I find that if the weather is nice, the soil fertile, even determinate tomatoes make at least a few more flowers and fruit. Not always, but something like half of them.
I'm a watering kind of gardener though.
awww, got genesis trick of the tail playing on my playlist. Mad Man Moon followed by Ripples. Great tunes! Really great musicians, very crafty with the volumes and play through of the very long phrases. Phil Collins sings the songs telling the story with such properly placed emotions and changing feels!
Opened the window, set the speakers aimed at my garden, going to get to it, NOW!
Oh, some varieties of Beans are determinate. Strangely, my new pole bean, "black powder" produced in a mostly determinate way, mostly all at once in a flush, but then at season's end, had a few more pods for me.
Tendergreen and bush blue lake are typical determinates when grown to seed, but less so when picked often.
I think that how and when things are harvested affects determinate/indeterminate quite a bit. It may not be what is true determinancy or indeterminancy, but sure affects how it is.

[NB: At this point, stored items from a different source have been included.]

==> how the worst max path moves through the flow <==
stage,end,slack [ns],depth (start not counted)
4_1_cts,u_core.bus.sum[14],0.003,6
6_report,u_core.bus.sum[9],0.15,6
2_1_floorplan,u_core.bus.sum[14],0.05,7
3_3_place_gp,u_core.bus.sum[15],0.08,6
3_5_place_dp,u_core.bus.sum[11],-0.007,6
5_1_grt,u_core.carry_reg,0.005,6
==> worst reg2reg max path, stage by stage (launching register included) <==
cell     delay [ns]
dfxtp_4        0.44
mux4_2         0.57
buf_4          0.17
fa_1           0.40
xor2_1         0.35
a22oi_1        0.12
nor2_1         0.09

True determinate growth ENDS at the growth tip, APICAL MERISTEM TERMINATION. A genetically determined number of leaves or side buds. Indeterminate growth has a genetically non determined number of nodes, leaves, or side buds, and keeps making them until other conditions stop end tip growth, conditions such as diminishing hours of light, cold, frost, or natural plant death due to being a true annual, or the stem being annual.